⟨
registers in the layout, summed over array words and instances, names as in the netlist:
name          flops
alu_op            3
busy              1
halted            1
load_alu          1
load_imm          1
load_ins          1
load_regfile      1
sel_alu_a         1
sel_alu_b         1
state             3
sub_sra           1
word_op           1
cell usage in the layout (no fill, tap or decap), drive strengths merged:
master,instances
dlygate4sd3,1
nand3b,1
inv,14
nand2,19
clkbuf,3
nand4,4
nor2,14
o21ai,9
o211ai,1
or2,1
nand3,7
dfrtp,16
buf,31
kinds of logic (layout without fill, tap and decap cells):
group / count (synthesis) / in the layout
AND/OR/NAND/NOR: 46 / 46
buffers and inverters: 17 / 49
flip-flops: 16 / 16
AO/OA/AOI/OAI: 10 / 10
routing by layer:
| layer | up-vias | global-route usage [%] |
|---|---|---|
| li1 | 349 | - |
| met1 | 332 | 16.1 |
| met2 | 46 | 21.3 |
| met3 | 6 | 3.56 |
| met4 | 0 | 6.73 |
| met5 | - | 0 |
File: config.mk
export PLATFORM = sky130hd
export DESIGN_NAME = merge_sorter
export DESIGN_NICKNAME = d
export VERILOG_FILES = /design/src/hdl/sort_ctrl_pkg.sv /design/src/hdl/sort_data_pkg.sv /design/src/hdl/merge_sequencer.sv /design/src/hdl/merge_sorter.sv /design/src/hdl/merging_core.sv /design/src/hdl/ping_pong_store.sv /design/src/hdl/run_fetch.sv
export VERILOG_INCLUDE_DIRS = /design/src /design/src/hdl
export SDC_FILE = /design/constraint.sdc
export NUM_CORES = 1
export LEC_CHECK = 0
export BUFFER_PORTS_ARGS = -buffer_cell sky130_fd_sc_hd__buf_2
export CAP_MARGIN = 30
export CORE_ASPECT_RATIO = 1.75
export CORE_UTILIZATION = 60
export DETAILED_ROUTE_END_ITERATION = 8
export MAX_ROUTING_LAYER = met4
export PLACE_DENSITY = 0.74
export SLEW_MARGIN = 10
export SYNTH_ARGS = -nofsm -noshare
export SYNTH_HDL_FRONTEND = slang
export SYNTH_SLANG_ARGS = --single-unit
File: constraint.sdc
create_clock -name clock -period 7.7 [get_ports clock]
set_input_delay 1.155 -clock clock [delete_from_list [all_inputs] [get_ports clock]]
set_output_delay 1.155 -clock clock [all_outputs]
set_load 0.02 [all_outputs]
File: config.mk
export PLATFORM = sky130hd
export DESIGN_NAME = lsu_top
export DESIGN_NICKNAME = d
export VERILOG_FILES = /design/src/lsu_pkg.sv /design/src/cache_pkg.sv /design/src/cache_req_if.sv /design/src/lsu_arbiter.sv /design/src/dcache.sv /design/src/lsu_top.sv
export SDC_FILE = /design/constraint.sdc
export NUM_CORES = 1
export LEC_CHECK = 0
export CORE_MARGIN = 1
export CORE_UTILIZATION = 61
export DETAILED_ROUTE_END_ITERATION = 16
export DONT_BUFFER_PORTS = 1
export GPL_TIMING_DRIVEN = 1
export PLACE_DENSITY = 0.81
export SLEW_MARGIN = 10
export SYNTH_ARGS = -nofsm -noshare
export SYNTH_HDL_FRONTEND = slang
export SYNTH_SLANG_ARGS = --single-unit
export TNS_END_PERCENT = 50
File: constraint.sdc
create_clock -name clk -period 8.4 [get_ports clk]
set_input_delay 1.26 -clock clk [delete_from_list [all_inputs] [get_ports clk]]
set_output_delay 1.26 -clock clk [all_outputs]
set_load 0.03 [all_outputs]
⟩
* **Exercise objective**
Lines in the listing above that contain the word "instances" must be copied; leave out the rest.

* **The answer**
registers in the layout, summed over array words and instances, names as in the netlist:
master,instances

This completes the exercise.